Knowing who your users are without interrupting them with security roadblocks to verify their identity is critical to providing a UX that keeps them coming back. Identity security allows businesses to bring UX and security together, ensuring every digital touchpoint in the user journey is both seamless and secure by:

• Ensuring the identity of every user

• Allowing users to access only the data, apps, and services they are authorized to see

• Meeting both of these objectives without causing user frustration

Most security measures will inherently add friction, making it difficult to find the right balance between security and UX. This is where identity security comes in. It can help you achieve that balance without compromising one or the other.

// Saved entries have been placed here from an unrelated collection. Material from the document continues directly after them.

==> src/rtl/fcp_pkg.sv <==
package fcp_pkg;

    // |arg| beyond this is treated as saturated sigmoid
    localparam int unsigned LIMIT_ARG = 50;

    // table coordinate |arg| in Q32, at most 50 * 2^32 when inside the limit
    localparam int X_W = 38;

    localparam logic [32:0] ONE_Q32 = 33'h1_0000_0000;

    localparam int CFG_IDX_W = 2;

    typedef enum logic [CFG_IDX_W-1:0] {
        REG_CUTOFF    = 2'd0,
        REG_SCALE     = 2'd1,
        REG_INV_WIDTH = 2'd2
    } fcp_reg_t;

    // per-word side data that rides along the pipeline
    typedef struct packed {
        logic        neg;
        logic        beyond;
        logic [63:0] p1;
    } fcp_side_t;

endpackage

Identity security helps you eliminate the tension between the seemingly opposing forces of UX and security, enabling them to work in tandem so that every digital touchpoint is both convenient and secure. A comprehensive identity security solution gives you the best of both worlds, along with more efficient digital delivery. Here’s how.

Building Delightful Experiences

With security measures that rely on identity security to assess risk signals in real time to make intelligent authentication decisions over always relying on frustrating security checks like passwords, your business can dissolve friction in the customer journey. This approach allows organizations to reduce friction and appropriately adapt the UX in response the level of risk a user poses and whether they

• Should be asked to provide a password

• Should be prompted for multi-factor authentication (MFA)

• Should be denied access

This creates a comprehensive yet unobtrusive layer of security that helps customers do what they intend to do without unnecessarily getting in their way.

Identity security isn’t only for streamlining authentication; it can simplify customer interactions across the digital journey by

• Only asking for the right amount of information during the first interaction, leveraging progressive profiling to avoid asking for too much information too soon

   

• Enabling self-service to make it convenient for users to reset their accounts, change passwords, or update information themselves

   

• Removing redundant authentication checks when customers contact support

All of these factors result in less friction in the UX, making it convenient for users to keep engaging with your digital platforms.

Preventing and Mitigating Threats

With identity security, you’ll know who your users are and what they should have access to, ensuring the protection of both the business and its customers.

Identity security is key to preventing data breaches, detecting and mitigating fraud, and protecting user data. There is constant pressure on the teams responsible for securing digital interactions and ensuring compliance. They must be able adapt to new threat technologies rapidly, and identity security can help increase their agility to meet those demands.

Identity security can help you evaluate signals from a wide variety of identity services, detecting user behavior anomalies to identify bad actors from the moment they arrive on your website. With identity security, you can also keep bots and fraudsters out while rolling out the red carpet for genuine customers with a pleasant experience.

Accelerating Digital Delivery

If you want to boost the agility of your teams, identity security can help them efficiently optimize both UX and security.

A comprehensive identity security solution eliminates the need for hand-coded integration between identity services. Using no-code integration, your team can orchestrate components from multiple vendors into one cohesive, seamless workflow with enhanced security.

Building security into your customer journey using identity can reinforce a great UX rather than pulling against it. A convergent approach to identity security (such as PingOne Cloud Platform) integrates identity proofing, access management, and fraud detection across all your digital properties in a single, cohesive solution that helps you delight your customers and achieve business goals.